The Construction and Application of Penrose Diagrams, with a Focus on the Maximally Analytically Extended Schwarzschild Spacetime
Christian Röken
TL;DR
This work delivers a rigorous, pedagogical construction of Penrose diagrams for the maximally analytically extended Schwarzschild spacetime, grounding the procedure in a precise conformal compactification of the Kruskal–Szekeres representation. It articulates the central idea of reducing the 4D spacetime to a 2D conformal submanifold, then compactifying to a finite diagram that preserves causal structure, and provides an explicit coordinate chain from Schwarzschild to EF, KS1, KS2, and Penrose coordinates. The paper then delineates the diagram’s components (infinity, horizons, singularity, and the four regions) and demonstrates how EF and Penrose foliations reflect different global structures, including a clear visual contrast between spacelike EF slices and null Penrose slices.
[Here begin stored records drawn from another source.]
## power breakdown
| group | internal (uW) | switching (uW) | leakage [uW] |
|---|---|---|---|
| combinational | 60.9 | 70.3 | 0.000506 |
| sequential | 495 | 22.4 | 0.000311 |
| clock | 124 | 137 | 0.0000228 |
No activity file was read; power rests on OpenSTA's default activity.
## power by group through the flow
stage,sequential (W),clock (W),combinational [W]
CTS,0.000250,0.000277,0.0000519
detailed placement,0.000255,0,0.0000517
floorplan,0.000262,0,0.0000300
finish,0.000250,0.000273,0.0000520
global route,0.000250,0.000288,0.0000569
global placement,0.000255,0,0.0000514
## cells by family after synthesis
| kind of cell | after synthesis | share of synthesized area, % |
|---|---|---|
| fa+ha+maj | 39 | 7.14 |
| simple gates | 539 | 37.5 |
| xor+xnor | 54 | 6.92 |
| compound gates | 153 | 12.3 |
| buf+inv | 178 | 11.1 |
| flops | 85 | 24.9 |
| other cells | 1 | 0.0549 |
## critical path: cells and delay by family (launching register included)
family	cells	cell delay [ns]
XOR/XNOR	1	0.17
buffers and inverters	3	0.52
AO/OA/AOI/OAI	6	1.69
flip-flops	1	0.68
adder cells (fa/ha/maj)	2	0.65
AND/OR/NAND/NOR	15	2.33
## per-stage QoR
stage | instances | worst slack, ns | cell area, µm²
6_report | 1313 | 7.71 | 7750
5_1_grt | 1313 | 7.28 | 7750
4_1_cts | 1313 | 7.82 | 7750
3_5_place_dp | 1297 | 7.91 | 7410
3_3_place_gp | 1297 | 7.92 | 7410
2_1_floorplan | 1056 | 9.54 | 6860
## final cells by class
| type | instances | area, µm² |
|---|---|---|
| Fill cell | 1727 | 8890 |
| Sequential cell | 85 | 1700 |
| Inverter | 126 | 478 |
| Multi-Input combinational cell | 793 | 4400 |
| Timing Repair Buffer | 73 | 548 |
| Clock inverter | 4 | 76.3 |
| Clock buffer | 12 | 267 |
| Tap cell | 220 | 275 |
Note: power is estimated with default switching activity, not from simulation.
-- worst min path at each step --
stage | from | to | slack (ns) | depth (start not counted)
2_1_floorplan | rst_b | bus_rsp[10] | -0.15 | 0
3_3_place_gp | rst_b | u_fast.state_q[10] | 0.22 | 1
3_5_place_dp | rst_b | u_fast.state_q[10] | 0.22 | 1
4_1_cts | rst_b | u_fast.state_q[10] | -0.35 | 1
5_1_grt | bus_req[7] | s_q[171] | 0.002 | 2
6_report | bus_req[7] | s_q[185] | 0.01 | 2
$ cat config.mk
export PLATFORM = sky130hd
export DESIGN_NAME = strap_and_misc_pin_control
export DESIGN_NICKNAME = d
export VERILOG_FILES = /design/src/strap_and_misc_pin_control.v
export VERILOG_INCLUDE_DIRS = /design/src
export SDC_FILE = /design/constraint.sdc
export NUM_CORES = 1
export LEC_CHECK = 0
export BUFFER_PORTS_ARGS = -buffer_cell sky130_fd_sc_hd__buf_4
export CAP_MARGIN = 20
export CORE_UTILIZATION = 48
export DETAILED_ROUTE_END_ITERATION = 8
export HOLD_SLACK_MARGIN = 0.12
export PLACE_DENSITY = 0.75
export SLEW_MARGIN = 20
export SYNTH_ARGS = -nofsm -noshare
export SYNTH_HDL_FRONTEND = slang
export SYNTH_SLANG_ARGS = --single-unit
$ cat constraint.sdc
create_clock -name mclk -period 1.9 [get_ports mclk]
set_input_delay 0.38 -clock mclk [delete_from_list [all_inputs] [get_ports mclk]]
set_output_delay 0.38 -clock mclk [all_outputs]
set_load 0.02 [all_outputs]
By combining historical context with a detailed construction and comparative analysis, the work offers a valuable, accessible framework for graduate students to visualize and analyze the causal geometry of black-hole spacetimes through Penrose diagrams.
Abstract
We present a detailed, mathematically rigorous description of the construction procedure of Penrose diagrams for the example of the maximal analytic extension of the exterior Schwarzschild spacetime. To this end, we first outline the central idea underlying Penrose diagrams, state the general requirements on the spacetimes to be visualized, and give a definition of Penrose diagrams. We then construct the Penrose diagram of the maximally analytically extended Schwarzschild spacetime and discuss its components and characteristics. As an application, we work out the differences between the Eddington-Finkelstein and Penrose coordinate representations of the Schwarzschild spacetime by visually analyzing-and comparing-the Penrose diagram of the maximally analytically extended Schwarzschild spacetime equipped with, on the one hand, a foliation by the level sets of the Eddington-Finkelstein time coordinate and, on the other hand, a foliation by the level sets of the Penrose null coordinate. Through the whole of the paper, we provide explanatory accounts of the relevant parts of the seminal research papers on the exterior Schwarzschild solution pertaining to coordinatizations and possible extensions by Schwarzschild himself, Kruskal, Eddington, Finkelstein, and Penrose. This paper is primarily of pedagogical nature aimed at graduate students in physics and applied mathematics, serving mainly as an introduction to Penrose diagrams along with descriptions and analyses of coordinate representations and extensions of the exterior Schwarzschild spacetime.